WORK ORDER - Nothing after the line containing "### src/sv/kwm_pkg.sv" belongs in the answer; write out exactly every line from the start of the material up to it, including it.

DATA -

### config.mk
export PLATFORM = sky130hd
export DESIGN_NAME = k_way_merge_heap_core
export DESIGN_NICKNAME = d
export VERILOG_FILES = /design/src/sv/kwm_pkg.sv /design/src/sv/kwm_ram.sv /design/src/sv/k_way_merge_heap_core.sv
export SDC_FILE = /design/constraint.sdc
export NUM_CORES = 2
export LEC_CHECK = 0
export BUFFER_PORTS_ARGS = -buffer_cell sky130_fd_sc_hd__buf_2
export CAP_MARGIN = 40
export CORE_ASPECT_RATIO = 1.4
export CORE_MARGIN = 1.5
export CORE_UTILIZATION = 30
export DETAILED_ROUTE_END_ITERATION = 8
export MAX_ROUTING_LAYER = met4
export PLACE_DENSITY = 0.5
export SLEW_MARGIN = 20
export SYNTH_ARGS = -nofsm -noshare
export SYNTH_HDL_FRONTEND = slang
export SYNTH_SLANG_ARGS = --single-unit
### constraint.sdc
create_clock -name clk -period 8.8 [get_ports clk]
set_clock_uncertainty 0.1 [all_clocks]
set_input_delay 1.76 -clock clk [delete_from_list [all_inputs] [get_ports clk]]
set_output_delay 1.76 -clock clk [all_outputs]
set_load 0.05 [all_outputs]
### src/sv/kwm_pkg.sv
// Shared types and codes for the k-way merge heap.
`timescale 1ns / 1ps

package kwm_pkg;

  localparam int DEFAULT_SOURCES    = 16;
  localparam int DEFAULT_DATA_WIDTH = 32;
  localparam int FUNC_W             = 2;
  localparam int SRC_W              = 4;
  localparam int VAL_W              = 32;

  localparam logic [FUNC_W-1:0] FUNC_INSERT  = 2'd0;
  localparam logic [FUNC_W-1:0] FUNC_REPLACE = 2'd1;
  localparam logic [FUNC_W-1:0] FUNC_REMOVE  = 2'd2;

  typedef struct packed {
    logic [FUNC_W-1:0] func;
    logic [SRC_W-1:0]  source;
    logic [VAL_W-1:0]  value;
  } req_t;

  typedef struct packed {
    logic [VAL_W-1:0] removed_value;
    logic             removed_valid;
    logic [SRC_W-1:0] top_source;
    logic             heap_empty;
    logic             full_error;
  } res_t;

endpackage

### src/sv/kwm_ram.sv
// Generic RAM with one write port and two registered read ports.
`timescale 1ns / 1ps

module kwm_ram #(
  parameter int WIDTH = 8,
  parameter int DEPTH = 16
) (
  input  logic                     clk,
  input  logic                     we,
  input  logic [$clog2(DEPTH)-1:0] waddr,
  input  logic [WIDTH-1:0]         wdata,
  input  logic [$clog2(DEPTH)-1:0] raddr_a,
  input  logic [$clog2(DEPTH)-1:0] raddr_b,
  output logic [WIDTH-1:0]         rdata_a,
  output logic [WIDTH-1:0]         rdata_b
);

  logic [WIDTH-1:0] mem [DEPTH];

  always_ff @(posedge clk) begin
    if (we) begin
      mem[waddr] <= wdata;
    end
    rdata_a <= mem[raddr_a];
    rdata_b <= mem[raddr_b];
  end

endmodule

### src/sv/k_way_merge_heap_core.sv
// Top level of the k-way merge heap: control, heap memory and result register.
`timescale 1ns / 1ps

// Min-heap of (value, source) pairs for merging up to SOURCES sorted streams,
// ordered by value and then by the lower source index. One request is worked
// at a time. An insert sifts the new entry up, comparing it with its parent
// once per level it climbs; a replace sifts the new value down from the top,
// comparing it with the smaller child once per level it sinks; a remove first
// fetches the last entry and sifts it down. Each level waits for the heap
// memory, whose read ports are registered, to return both children (or the
// parent). Once the result is offered, the next request can be taken.
// The top entry is kept in a register, so the removed value and the next
// source are known without a memory read. A new request is taken while the
// previous result still waits in the output register.
module k_way_merge_heap_core #(
  parameter int SOURCES    = kwm_pkg::DEFAULT_SOURCES,
  parameter int DATA_WIDTH = kwm_pkg::DEFAULT_DATA_WIDTH
) (
  input  logic          clk,
  input  logic          rst,
  input  logic          req_valid,
  output logic          req_stall,
  input  kwm_pkg::req_t req,
  output logic          res_valid,
  input  logic          res_stall,
  output kwm_pkg::res_t res
);

  import kwm_pkg::*;

  localparam int IDX_W = $clog2(SOURCES);
  localparam int CNT_W = $clog2(SOURCES + 1);
  localparam int CW    = IDX_W + 2;

  typedef struct packed {
    logic [DATA_WIDTH-1:0] value;
    logic [SRC_W-1:0]      source;
  } entry_t;

  localparam int ENTRY_W = $bits(entry_t);

  typedef enum logic [4:0] {
    ST_IDLE    = 5'b00001,
    ST_UP_CMP  = 5'b00010,
    ST_DN_LOAD = 5'b00100,
    ST_DN_CMP  = 5'b01000,
    ST_EMIT    = 5'b10000
  } state_t;

  function automatic logic ahead_of(entry_t a, entry_t b);
    if (a.value != b.value) begin
      return a.value < b.value;
    end
    return a.source < b.source;
  endfunction

  state_t                state, state_next;
  logic [CNT_W-1:0]      count, count_next;
  logic [IDX_W-1:0]      hole, hole_next;
  entry_t                cur, cur_next;
  entry_t                top, top_next;
  logic [DATA_WIDTH-1:0] rmv_value, rmv_value_next;
  logic                  rmv_valid, rmv_valid_next;
  logic                  full_err, full_err_next;

  logic                  we;
  logic [IDX_W-1:0]      waddr, raddr_a, raddr_b;
  entry_t                wdata;
  logic [ENTRY_W-1:0]    rdata_a, rdata_b;
  entry_t                left_e, right_e, pick_e;

  logic                  accept;
  logic [CW-1:0]         l_w, r_w, c_w, count_w;
  logic                  l_ok, r_ok, pick_r;
  logic [IDX_W-1:0]      parent, c_idx, count_idx;

  kwm_ram #(
    .WIDTH (ENTRY_W),
    .DEPTH (SOURCES)
  ) u_heap_ram (
    .clk     (clk),
    .we      (we),
    .waddr   (waddr),
    .wdata   (wdata),
    .raddr_a (raddr_a),
    .raddr_b (raddr_b),
    .rdata_a (rdata_a),
    .rdata_b (rdata_b)
  );

  assign left_e    = entry_t'(rdata_a);
  assign right_e   = entry_t'(rdata_b);
  assign req_stall = (state != ST_IDLE);
  assign accept    = req_valid && !req_stall;

  assign count_w   = CW'(count);
  assign count_idx = count[IDX_W-1:0];
  assign l_w       = CW'({hole, 1'b1});
  assign r_w       = l_w + CW'(1);
  assign l_ok      = l_w < count_w;
  assign r_ok      = r_w < count_w;
  assign pick_r    = r_ok && ahead_of(right_e, left_e);
  assign pick_e    = pick_r ? right_e : left_e;
  assign c_w       = pick_r ? r_w : l_w;
  assign c_idx     = c_w[IDX_W-1:0];
  assign parent    = (hole - IDX_W'(1)) >> 1;

  always_comb begin
    state_next     = state;
    count_next     = count;
    hole_next      = hole;
    cur_next       = cur;
    top_next       = top;
    rmv_value_next = rmv_value;
    rmv_valid_next = rmv_valid;
    full_err_next  = full_err;
    we             = 1'b0;
    waddr          = hole;
    wdata          = cur;
    raddr_a        = '0;
    raddr_b        = '0;

    case (state)
      ST_IDLE: begin
        if (accept) begin
          rmv_value_next = '0;
          rmv_valid_next = 1'b0;
          full_err_next  = 1'b0;
          state_next     = ST_EMIT;
          case (req.func)
            FUNC_INSERT: begin
              cur_next.value  = DATA_WIDTH'(req.value);
              cur_next.source = req.source;
              if (count == CNT_W'(SOURCES)) begin
                full_err_next = 1'b1;
              end else if (count == '0) begin
                we         = 1'b1;
                waddr      = '0;
                wdata      = cur_next;
                top_next   = cur_next;
                count_next = CNT_W'(1);
              end else begin
                hole_next  = count_idx;
                raddr_a    = (count_idx - IDX_W'(1)) >> 1;
                count_next = count + CNT_W'(1);
                state_next = ST_UP_CMP;
              end
            end
            FUNC_REPLACE: begin
              if (count != '0) begin
                rmv_value_next  = top.value;
                rmv_valid_next  = 1'b1;
                cur_next.value  = DATA_WIDTH'(req.value);
                cur_next.source = top.source;
                hole_next       = '0;
                raddr_a         = IDX_W'(1);
                raddr_b         = IDX_W'(2);
                state_next      = ST_DN_CMP;
              end
            end
            FUNC_REMOVE: begin
              if (count != '0) begin
                rmv_value_next = top.value;
                rmv_valid_next = 1'b1;
                count_next     = count - CNT_W'(1);
                raddr_a        = count_idx - IDX_W'(1);
                if (count != CNT_W'(1)) begin
                  state_next = ST_DN_LOAD;
                end
              end
            end
            default: begin
            end
          endcase
        end
      end

      ST_UP_CMP: begin
        if (hole == '0) begin
          we         = 1'b1;
          top_next   = cur;
          state_next = ST_EMIT;
        end else if (ahead_of(cur, left_e)) begin
          // The parent moves down into the hole and the hole climbs.
          we        = 1'b1;
          wdata     = left_e;
          hole_next = parent;
          raddr_a   = (parent - IDX_W'(1)) >> 1;
        end else begin
          we         = 1'b1;
          state_next = ST_EMIT;
        end
      end

      ST_DN_LOAD: begin
        cur_next   = left_e;
        hole_next  = '0;
        raddr_a    = IDX_W'(1);
        raddr_b    = IDX_W'(2);
        state_next = ST_DN_CMP;
      end

      ST_DN_CMP: begin
        if (l_ok && ahead_of(pick_e, cur)) begin
          // The smaller child moves up into the hole and the hole sinks.
          we        = 1'b1;
          wdata     = pick_e;
          hole_next = c_idx;
          raddr_a   = IDX_W'({c_idx, 1'b1});
          raddr_b   = IDX_W'(CW'({c_idx, 1'b1}) + CW'(1));
          if (hole == '0) begin
            top_next = pick_e;
          end
        end else begin
          we         = 1'b1;
          state_next = ST_EMIT;
          if (hole == '0) begin
            top_next = cur;
          end
        end
      end

      ST_EMIT: begin
        if (!res_valid || !res_stall) begin
          state_next = ST_IDLE;
        end
      end

      default: begin
        state_next = ST_IDLE;
      end
    endcase
  end

  always_ff @(posedge clk) begin
    if (rst) begin
      state     <= ST_IDLE;
      count     <= '0;
      res_valid <= 1'b0;
    end else begin
      state <= state_next;
      count <= count_next;
      if (state == ST_EMIT && (!res_valid || !res_stall)) begin
        res_valid <= 1'b1;
      end else if (!res_stall) begin
        res_valid <= 1'b0;
      end
    end
    hole      <= hole_next;
    cur       <= cur_next;
    top       <= top_next;
    rmv_value <= rmv_value_next;
    rmv_valid <= rmv_valid_next;
    full_err  <= full_err_next;
    if (state == ST_EMIT && (!res_valid || !res_stall)) begin
      res.removed_value <= VAL_W'(rmv_value);
      res.removed_valid <= rmv_valid;
      res.top_source    <= (count != '0) ? top.source : '0;
      res.heap_empty    <= (count == '0);
      res.full_error    <= full_err;
    end
  end

`ifndef SYNTHESIS
  a_insert_grows: assert property (@(posedge clk) disable iff (rst)
    (accept && req.func == FUNC_INSERT && count < CNT_W'(SOURCES))
      |=> count == $past(count) + CNT_W'(1))
    else $error("insert did not grow the heap");

  a_remove_shrinks: assert property (@(posedge clk) disable iff (rst)
    (accept && req.func == FUNC_REMOVE && count != '0)
      |=> count == $past(count) - CNT_W'(1))
    else $error("remove did not shrink the heap");

  a_hole_in_range: assert property (@(posedge clk) disable iff (rst)
    (state == ST_UP_CMP || state == ST_DN_CMP) |-> CNT_W'(hole) < count)
    else $error("sift position outside the filled heap");

  a_full_only_when_full: assert property (@(posedge clk) disable iff (rst)
    (accept && req.func == FUNC_INSERT && count == CNT_W'(SOURCES))
      |=> full_err && count == CNT_W'(SOURCES))
    else $error("full insert changed the heap or was not flagged");
`endif

endmodule
# --- Word level (Yosys, flattened, before mapping) ---
# Memory sizes are Yosys's and may differ from the RTL's. A register that Yosys moved wholly into a read port is not among the register bits.
# Index checks and enable logic that the tools add are counted.
totals:
  reg_bits: 160
  ramBits: 576
  in_bits: 42
  out_inout_bits: 41
  wordCells: 181
  n_memories: 1
mem_list:
  columns: ["name", "depth", "width", "rd", "rd_ports_with_merged_regs", "write_ports", "line_no", "source"]
  rows:
  - ["u_heap_ram.mem", 16, 36, 2, 2, 1, "kwm_ram.sv:18", "logic [WIDTH-1:0] mem [DEPTH];"]
classes:
  addsub: 7
  n_lt_le_gt_ge: 8
  n_eq_ne: 31
  n_mux: 93
  n_reduce_logical: 25
ops:
  columns: ["op", "n"]
  rows:
  - ["2-to-1 mux 36 bit", 17]
  - ["case mux 36 bit (3 select lines)", 2]
  - ["case mux 36 bit (2 select lines)", 2]
  - ["< comparator 32 bit", 3]
  - ["inequality test 32 bit", 3]
  - ["2-to-1 mux 4 bit", 17]
  - ["2-to-1 mux 5 bit", 13]
  - ["case mux 4 bit (4 select lines)", 2]
  - ["2-to-1 mux 1 bit", 26]
  - ["case mux 5 bit (5 select lines)", 1]
  - ["case mux 4 bit (3 select lines)", 2]
  - ["inequality test 2 bit, second input constant", 10]
  - ["inequality test 3 bit, second input constant", 5]
  - ["case mux 5 bit (3 select lines)", 1]
  - ["< comparator 4 bit", 3]
  - ["2-to-1 mux 3 bit", 4]
  - ["== test 5 bit, second input constant", 2]
  - ["inequality test 5 x 1 -> 1 bit, second input constant", 2]
  - ["case mux 5 bit (2 select lines)", 1]
  - ["AND reduction 9 bit", 1]
  - ["case mux 4 bit (2 select lines)", 1]
  - ["AND reduction 4 bit", 2]
  - ["subtractor 4 x 1 -> 4 bit, second input constant", 2]
  - ["adder 5 x 1 -> 6 bit, second input constant", 1]
  - ["30 further kinds", 41]

# --- Logic depth before layout (Yosys ltp) ---
logic_depth:
  ltp_word: 13
  ltp_mapped: 28
  mapped_depth_nobuf: 22

# --- By module ---
# A second synthesis with hierarchy kept.
hier_totals:
  cells_unflattened: 2767
  area_unflattened_um2: 40888.0
modules_own_cells:
  columns: ["module", "n_inst", "cells_per_inst", "area_per_inst_um2", "seq_area_each_um2"]
  rows:
  - ["kwm_ram", 1, 1277, 27231.1, 18738.0]
  - ["k_way_merge_heap_core", 1, 1490, 13656.8, 4694.5]

# --- Worst setup path after synthesis ---
# Ideal clock, no wire load.
synth_timing:
  path_type: "reg2reg"
  startpoint: "register hole[0]"
  endpoint: "register top[0] in the netlist's numbering (enable)"
  arrival_time_ps: 6762
  t_required_ps: 8255
  slack_ps: 1493
  stages_incl_launch_ff: 24
  n_path_buf: 6
  synth_period_minus_slack_ps: 7307
  path_cell_list: "edfxtp_1 > clkbuf_1 > clkinv_1 > ha_1 > ha_1 > a21oi_2 > o211ai_2 > or3_1 > buf_2 > nand2_1 > buf_4 > clkbuf_1 > o21ai_0 > ha_1 > nand4_1 > nor4_1 > nand4_1 > nor4_1 > a311oi_4 > nand2b_1 > buf_6 > nor2_4 > clkbuf_1 > a22oi_1"
synth_between:
  elab_chain_cells: 12
synth_lines:
  columns: ["item", "line_no", "source"]
  rows:
  - ["start: declaration", "k_way_merge_heap_core.sv:59", "logic [IDX_W-1:0] hole, hole_next;"]
  - ["start signal: assignment", "k_way_merge_heap_core.sv:249", "hole <= hole_next;"]
  - ["parallel branches: the longest is 10 deep, another holds < comparator 32 bit", null, null]
  - ["inequality test 3 bit (no line) (*)", null, null]
  - ["AND reduction 6 bit (no line) (*)", null, null]
  - ["end signal: assignment", "k_way_merge_heap_core.sv:251", "top <= top_next;"]
  - ["end: declaration", "k_way_merge_heap_core.sv:61", "entry_t top, top_next;"]
# Every way passes the cells marked *. The select of a mux whose other input is x is not followed.
# A chain may end at the register's enable or synchronous reset.

# --- Worst setup path in the final report ---
layout_timing:
  startpoint: "register hole[0]"
  endpoint: "register u_heap_ram.rdata_a[28] (read register of u_heap_ram.mem)"
layout_between:
  elab_chain_cells: 12
layout_lines:
  columns: ["item", "line_no", "source"]
  rows:
  - ["parallel branches: the longest is 11 deep, another holds < comparator 32 bit", null, null]
  - ["case mux 4 bit (4 select lines) (*)", "k_way_merge_heap_core.sv:123", "case (state)"]
  - ["end: declaration", "kwm_ram.sv:14", "output logic [WIDTH-1:0] rdata_a,"]
# Marks and branches as above.

==> impl_metrics.tcl <==
set metrics [dict create \
    status "finished, final reports clean" \
    num_vias 26980 \
    synth_edf_count 725 \
    critPathKind "flip-flop to flip-flop" \
    drc 0 \
    syn_area_sq_um 38320 \
    hp-start "full_err" \
    rows 155 \
    overflow 0 \
    grt_max_degree 73 \
    r2r_setup_slack_ns 0.44 \
    hold_viol 0 \
    die_width_microns 305.0 \
    synth_compound_area_frac 0.1438 \
    cp_max_fo 53 \
    wl_per_cell_microns 24.91 \
    clk-insertion-delay-late_ns 0.67 \
    gp_congestion 0.9575 \
    rsz0062_at_grt "false" \
    synth-seq-cells 808 \
    min_period_over_period 0.9500 \
    leakagePower_nw 16.01 \
    core-area_sq_um 127000 \
    cts.path.max_buffers 3 \
    fmax_mhz 119.6 \
    ys_warn_count 0 \
    max_cap_violations 0 \
    via_per_inst 5.358 \
    synthAdderAreaFrac 0.04016 \
    r2r-start "hole[0]" \
    synth_xor_area_frac 0.002743 \
    post-route-min-period_ns 8.360 \
    drt_wl_total_microns 125400 \
    post-place-ws_ns 0.2333 \
    fin_area_sq_um 44270 \
    ctsHoldBuffers 0 \
    holdCritPathClass "flip-flop to flip-flop" \
    tns_ns 0 \
    synth_mux_area_frac 0.06919 \
    grt_pass1_vias 27130 \
    relSlewSlack 0.3884 \
    antenna_found_initial 1 \
    h-tree-depth 3 \
    r2r.worst_path.cells 22 \
    setup_violations 0 \
    start_util 0.3016 \
    synth_flop_cell "edfxtp_1" \
    avgSynthCellArea_sq_um 11.88 \
    crit_end "u_heap_ram.rdata_a[28]" \
    yosysUniqueCellTypes 74 \
    drt_iter0_markers 2258 \
    drive_above_1_share 0.1317 \
    post-route-util 0.3485 \
    pin_count 83 \
    dp.final_hpwl_microns 78990 \
    slew_violations 0 \
    synth_fp_nets 3390 \
    worstMarginPinSlew_ns 0.9174 \
    cts-root-buf "clkbuf_16" \
    track_usage 0.1964 \
    cts_tree "done" \
    drtAntennaViolNets 0 \
    synthCells 3225 \
    synth-simple-area-share 0.1007 \
    dieArea_sq_um 129900 \
    fin_nets 3490 \
    dr.pass1.iters 5 \
    required_ns 9.12 \
    powerDensity_nw_per_um2 228.8 \
    port_buffers 82 \
    worstPathArrival_ns 8.68 \
    setup_ws_ns 0.4403 \
    yosysSeqAreaShare 0.6115 \
    max-vdd-ir-drop_mv 0.1338 \
    crit_start "hole[0]" \
    clkTransAtPathRegs_ns 0.07 \
    cts_sinks 808 \
    die_y_microns 425.9 \
    cts_buffers 76 \
    place_area_sq_um 41700 \
    async_flop_share 0 \
    r2r_end "u_heap_ram.rdata_a[28]" \
    start_kind "flip-flop" \
    grt_pass1_wl_microns 183000 \
    synth_top_family_by_area "compound AO/OA/AOI/OAI gates" \
    cp-end-kind "flip-flop" \
    layout-area-overhead-vs-synth_pct 15.54 \
]
==> routing by layer <==
layer  track usage  wire [microns]  up-vias
li1              -               -    12400
met1        0.2228           49560    13600
met2        0.3521           65340      777
met3       0.01984            5608      200
met4       0.08158            4894        0
met5             -               0        -
==> critical path, cell delays in order (launching register included) <==
cell      delay, ns
edfxtp_1       0.60
clkinv_1       0.41
ha_1           0.60
ha_1           0.30
a21oi_2        0.14
o211ai_2       0.17
or3_1          0.52
nand2_2        0.24
buf_12         0.25
buf_4          0.25
o21ai_0        0.22
ha_1           0.38
nand4_1        0.29
nor4_2         0.50
nand4_1        0.50
nor4_1         0.57
a311oi_4       0.12
a211o_4        0.61
buf_12         0.32
nand2_1        0.10
nand2_1        0.05
a221oi_1       0.38
nand3_1        0.38
==> power breakdown <==
group | internal (mW) | total [mW] | switching, mW
registers | 4.63 | 4.71 | 0.0827
clock network | 1.93 | 3.42 | 1.49
logic | 0.627 | 2.00 | 1.37
==> cells in the mapped netlist, types with 38 or more instances <==
library cell  count  share of area
clkbuf_1        128          0.013
nand3_1          64         0.0084
a22oi_1          77          0.015
buf_2            39         0.0051
a21oi_1         280          0.037
dfxtp_1          83          0.043
mux2i_1         239          0.062
nor2_1           86         0.0084
o21ai_0         139          0.018
a221oi_1        109          0.025
and3_1           38         0.0062
nand2_1         589          0.058
ha_1            123          0.040
inv_1            87         0.0085
edfxtp_1        725           0.57
==> flip-flops by register name, indices dropped and copies added, names as in the netlist <==
name	count
u_heap_ram.rdata_b	36
rmv_value	32
state	5
full_err	1
res	39
top	36
u_heap_ram.rdata_a	36
u_heap_ram.mem	576
cur	36
hole	4
count	5
res_valid	1
rmv_valid	1
==> worst min path at each step <==
stage,to,cells after the start
after CTS,res[0],0
final,res[0],0
after detailed placement,res[22],0
after global routing,res[0],0
after global placement,res[22],0
after floorplan,res[0],0
==> through the flow <==
stage,hold WS [ns],power (mW),instances
CTS,0.3209,10.20,5034
global placement,0.3013,6.770,4887
global route,0.3243,10.54,5035
finish,0.3180,10.13,5035
floorplan,0.3003,5.961,3225
detailed placement,0.3054,6.788,4895
==> logic make-up (layout without fill, tap and decap cells) <==
kind of cell | after synthesis | count (layout)
XOR/XNOR | 12 | 12
adder cells (fa/ha/maj) | 123 | 123
AO/OA/AOI/OAI | 834 | 834
AND/OR/NAND/NOR | 888 | 888
multiplexers | 262 | 262
flip-flops | 808 | 808
buffers and inverters | 298 | 459
other | 0 | 1
==> cell usage in the layout (no fill, tap or decap), types with 84 or more instances in the layout <==
cell type  count
inv_1         87
a221oi_1     109
o21ai_0      139
buf_4        115
mux2i_1      239
edfxtp_1     725
buf_2         84
ha_1         123
nand2_1      586
a21oi_1      279
==> area by class of cell <==
cell class | instances | area [sq um]
clock inverters | 31 | 357.8
repair buffers | 231 | 1938
flip-flops and latches | 808 | 23430
inverters | 89 | 334.1
multi-input cells | 2119 | 13950
well taps | 1648 | 2062
fillers | 12380 | 82760
diodes | 1 | 2.502
clock buffers | 108 | 2195
==> timing repair <==
action | 4_1_cts | 5_1_grt
gates resized for setup | 0 | 2
endpoints found under the setup margin | 0 | 19
buffers inserted | 0 | 0
No activity file was read; power rests on OpenSTA's default activity.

RESULT OF THIS EXERCISE -
### config.mk
export PLATFORM = sky130hd
export DESIGN_NAME = k_way_merge_heap_core
export DESIGN_NICKNAME = d
export VERILOG_FILES = /design/src/sv/kwm_pkg.sv /design/src/sv/kwm_ram.sv /design/src/sv/k_way_merge_heap_core.sv
export SDC_FILE = /design/constraint.sdc
export NUM_CORES = 2
export LEC_CHECK = 0
export BUFFER_PORTS_ARGS = -buffer_cell sky130_fd_sc_hd__buf_2
export CAP_MARGIN = 40
export CORE_ASPECT_RATIO = 1.4
export CORE_MARGIN = 1.5
export CORE_UTILIZATION = 30
export DETAILED_ROUTE_END_ITERATION = 8
export MAX_ROUTING_LAYER = met4
export PLACE_DENSITY = 0.5
export SLEW_MARGIN = 20
export SYNTH_ARGS = -nofsm -noshare
export SYNTH_HDL_FRONTEND = slang
export SYNTH_SLANG_ARGS = --single-unit
### constraint.sdc
create_clock -name clk -period 8.8 [get_ports clk]
set_clock_uncertainty 0.1 [all_clocks]
set_input_delay 1.76 -clock clk [delete_from_list [all_inputs] [get_ports clk]]
set_output_delay 1.76 -clock clk [all_outputs]
set_load 0.05 [all_outputs]
### src/sv/kwm_pkg.sv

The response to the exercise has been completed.